主要包括两部分,第一部分是对官方文档的简要总结,第二部分是一些实际应用中使用到的随机数he随机数组生成例子, 第三部分是Numpy随机数生成。
Python有一个伪随机数生成模块 random.py 官方文档
用于生成各种伪随机数。
random.randrange(stop)
random.randrange(start, stop[, step])
从给定的范围随机选择一个整数返回。
random.randint(a, b)
返回一个随机整数N,a<=N<=b,等价于random.randrange(a, b+1)
>>> randrange(10) # Integer from 0 to 9 inclusive
7
>>> randrange(0, 101, 2) # Even integer from 0 to 100 inclusive
26
random.choice(seq)
从非空的序列中随机选择一个整数返回,如果序列为空,IndexError。
>>> choice(['win', 'lose', 'draw']) # Single random element from a sequence
'draw'
random.choices(population, weights=None, *, cum_weights=None, k=1)

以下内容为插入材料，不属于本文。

===== src/rtl/rob_banked.sv =====
// Banked reorder buffer: one row of BANKS lanes per dispatch group, in-order row commit,
// multi-port writeback, precise exception capture and external flush.
module rob_banked #(
    parameter int ROB_DEPTH = 16,
    parameter int BANKS     = 2,
    parameter int WB_PORTS  = 3,
    parameter int PHYS_W    = 8,
    parameter int ARCH_W    = 5,
    localparam int ROW_W    = $clog2(ROB_DEPTH),
    localparam int BANK_W   = (BANKS > 1) ? $clog2(BANKS) : 1
) (
    input  logic                       clk,
    input  logic                       rst,
    input  logic [BANKS-1:0]           dispatch_valid,
    output logic                       dispatch_ready,
    input  logic [BANKS*PHYS_W-1:0]    dispatch_phys_rd,
    input  logic [BANKS*ARCH_W-1:0]    dispatch_arch_rd,
    output logic [ROW_W-1:0]           dispatch_rob_addr,
    input  logic [WB_PORTS-1:0]        wb_en,
    input  logic [WB_PORTS*ROW_W-1:0]  wb_rob_addr,
    input  logic [WB_PORTS*BANK_W-1:0] wb_bank,
    input  logic [WB_PORTS-1:0]        wb_exception,
    output logic [BANKS-1:0]           commit_en,
    output logic [BANKS*PHYS_W-1:0]    commit_phys_rd,
    output logic [BANKS*ARCH_W-1:0]    commit_arch_rd,
    input  logic                       flush_in,
    output logic                       exc_flush,
    output logic [BANK_W-1:0]          exc_bank,
    output logic                       empty,
    output logic [ROW_W:0]             num_rows
);

    logic [BANKS-1:0]        r_valid [ROB_DEPTH];
    logic [BANKS-1:0]        r_done  [ROB_DEPTH];
    logic [BANKS-1:0]        r_exc   [ROB_DEPTH];
    logic [PHYS_W-1:0]       r_phys  [ROB_DEPTH][BANKS];
    logic [ARCH_W-1:0]       r_arch  [ROB_DEPTH][BANKS];
    logic [ROW_W-1:0]        r_head;
    logic [ROW_W-1:0]        r_tail;
    logic [ROW_W:0]          r_num_rows;
    logic [BANKS-1:0]        r_commit_en;
    logic [BANKS*PHYS_W-1:0] r_commit_phys;
    logic [BANKS*ARCH_W-1:0] r_commit_arch;
    logic                    r_exc_wait;
    logic                    r_exc_flush;
    logic [BANK_W-1:0]       r_exc_k;
    logic [BANK_W-1:0]       r_exc_bank;

    logic [BANKS-1:0]        w_wb_done [ROB_DEPTH];
    logic [BANKS-1:0]        w_wb_exc  [ROB_DEPTH];
    logic                    w_ready;
    logic                    w_flush;
    logic                    w_flush_pending;
    logic                    w_fire;
    logic                    w_exc_hit;
    logic [BANK_W-1:0]       w_exc_k;
    logic                    w_below_ok;
    logic                    w_all_done;
    logic [BANKS-1:0]        w_commit_mask;
    logic                    w_commit;
    logic                    w_commit_norm;

    assign w_ready         = (r_num_rows != (ROW_W+1)'(ROB_DEPTH));
    assign w_flush_pending = r_exc_wait | r_exc_flush;
    assign w_flush         = flush_in | r_exc_flush;
    assign w_fire          = (|dispatch_valid) && w_ready && !w_flush_pending;

    // Merge all writeback ports per entry first so two ports on one entry OR their exc bits.
    always_comb begin
        for (int unsigned r = 0; r < ROB_DEPTH; r++) begin
            w_wb_done[ROW_W'(r)] = '0;
            w_wb_exc[ROW_W'(r)]  = '0;
        end
        for (int unsigned p = 0; p < WB_PORTS; p++) begin
            if (wb_en[p] && (int'(wb_bank[p*BANK_W +: BANK_W]) < BANKS)) begin
                w_wb_done[wb_rob_addr[p*ROW_W +: ROW_W]][wb_bank[p*BANK_W +: BANK_W]] = 1'b1;
                w_wb_exc[wb_rob_addr[p*ROW_W +: ROW_W]][wb_bank[p*BANK_W +: BANK_W]] =
                    w_wb_exc[wb_rob_addr[p*ROW_W +: ROW_W]][wb_bank[p*BANK_W +: BANK_W]] | wb_exception[p];
            end
        end
    end

    // Lanes below the first excepting lane form the committable prefix of the head row.
    always_comb begin
        w_exc_hit     = 1'b0;
        w_exc_k       = '0;
        w_below_ok    = 1'b1;
        w_all_done    = 1'b1;
        w_commit_mask = '0;
        for (int unsigned b = 0; b < BANKS; b++) begin
            if (r_valid[r_head][BANK_W'(b)] && !r_done[r_head][BANK_W'(b)])
                w_all_done = 1'b0;
            if (!w_exc_hit) begin
                if (r_valid[r_head][BANK_W'(b)] && r_done[r_head][BANK_W'(b)] && r_exc[r_head][BANK_W'(b)]) begin
                    w_exc_hit = 1'b1;
                    w_exc_k   = BANK_W'(b);
                end else begin
                    if (r_valid[r_head][BANK_W'(b)] && !r_done[r_head][BANK_W'(b)])
                        w_below_ok = 1'b0;
                    w_commit_mask[BANK_W'(b)] = r_valid[r_head][BANK_W'(b)];
                end
            end
        end
    end

    assign w_commit      = (r_num_rows != '0) && !w_flush_pending && (w_exc_hit ? w_below_ok : w_all_done);
    assign w_commit_norm = w_commit && !w_exc_hit;

    always_ff @(posedge clk) begin
        if (w_fire) begin
            for (int unsigned b = 0; b < BANKS; b++) begin
                r_phys[r_tail][BANK_W'(b)] <= dispatch_phys_rd[b*PHYS_W +: PHYS_W];
                r_arch[r_tail][BANK_W'(b)] <= dispatch_arch_rd[b*ARCH_W +: ARCH_W];
            end
        end
    end

    always_ff @(posedge clk or negedge rst) begin
        if (!rst) begin
            for (int unsigned r = 0; r < ROB_DEPTH; r++) begin
                r_valid[ROW_W'(r)] <= '0;
                r_done[ROW_W'(r)]  <= '0;
                r_exc[ROW_W'(r)]   <= '0;
            end
            r_head        <= '0;
            r_tail        <= '0;
            r_num_rows    <= '0;
            r_commit_en   <= '0;
            r_commit_phys <= '0;
            r_commit_arch <= '0;
            r_exc_wait    <= 1'b0;
            r_exc_flush   <= 1'b0;
            r_exc_k       <= '0;
            r_exc_bank    <= '0;
        end else if (w_flush) begin
            for (int unsigned r = 0; r < ROB_DEPTH; r++) begin
                r_valid[ROW_W'(r)] <= '0;
                r_done[ROW_W'(r)]  <= '0;
                r_exc[ROW_W'(r)]   <= '0;
            end
            r_head      <= '0;
            r_tail      <= '0;
            r_num_rows  <= '0;
            r_commit_en <= '0;
            r_exc_wait  <= 1'b0;
            r_exc_flush <= 1'b0;
        end else begin
            for (int unsigned r = 0; r < ROB_DEPTH; r++) begin
                r_done[ROW_W'(r)] <= r_done[ROW_W'(r)] | (w_wb_done[ROW_W'(r)] & r_valid[ROW_W'(r)]);
                r_exc[ROW_W'(r)]  <= r_exc[ROW_W'(r)]  | (w_wb_exc[ROW_W'(r)]  & r_valid[ROW_W'(r)]);
            end
            r_commit_en <= '0;
            r_exc_wait  <= 1'b0;
            r_exc_flush <= r_exc_wait;
            if (r_exc_wait)
                r_exc_bank <= r_exc_k;
            if (w_commit) begin
                r_commit_en <= w_commit_mask;
                for (int unsigned b = 0; b < BANKS; b++) begin
                    r_commit_phys[b*PHYS_W +: PHYS_W] <= r_phys[r_head][BANK_W'(b)];
                    r_commit_arch[b*ARCH_W +: ARCH_W] <= r_arch[r_head][BANK_W'(b)];
                end
                // A partial (exception) commit leaves the row in place; the flush that follows clears it.
                if (w_exc_hit) begin
                    r_exc_wait <= 1'b1;
                    r_exc_k    <= w_exc_k;
                end else begin
                    r_valid[r_head] <= '0;
                    r_done[r_head]  <= '0;
                    r_exc[r_head]   <= '0;
                    r_head          <= r_head + ROW_W'(1);
                end
            end
            if (w_fire) begin
                r_valid[r_tail] <= dispatch_valid;
                r_done[r_tail]  <= '0;
                r_exc[r_tail]   <= '0;
                r_tail          <= r_tail + ROW_W'(1);
            end
            if (w_fire && !w_commit_norm)
                r_num_rows <= r_num_rows + (ROW_W+1)'(1);
            else if (!w_fire && w_commit_norm)
                r_num_rows <= r_num_rows - (ROW_W+1)'(1);
        end
    end

    assign dispatch_ready    = w_ready;
    assign dispatch_rob_addr = r_tail;
    assign commit_en         = r_commit_en;
    assign commit_phys_rd    = r_commit_phys;
    assign commit_arch_rd    = r_commit_arch;
    assign exc_flush         = r_exc_flush;
    assign exc_bank          = r_exc_bank;
    assign empty             = (r_num_rows == '0);
    assign num_rows          = r_num_rows;

endmodule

Return a k sized list of elements chosen from the population with replacement. If the population is empty, raises IndexError. (随机返回一个population的子集,大小为k)
random.shuffle(x[, random])
Shuffle the sequence x in place.(随机打乱序列x的顺序)
这里的打乱是原地打乱
>>> deck = 'ace two three four'.split()
>>> shuffle(deck) # Shuffle a list
>>> deck
['four', 'two', 'ace', 'three']
random.sample(population, k)
Return a k length list of unique elements chosen from the population sequence or set.(从序列population中随机返回没有重复的子集,大小为k)
这里的操作不会改变原来的序列,返回的是一个新的序列。
>>> sample([10, 20, 30, 40, 50], k=4) # Four samples without replacement
[40, 10, 50, 30]
(3)实数值分布应用
random.random()
Return the next random floating point number in the range [0.0, 1.0).(随机返回一个0.0-1.0的浮点数)
>>> random() # Random float: 0.0 <= x < 1.0
0.37444887175646646
random.uniform(a, b)
Return a random floating point number N such that a <= N <= b for a <= b and b <= N <= a for b < a.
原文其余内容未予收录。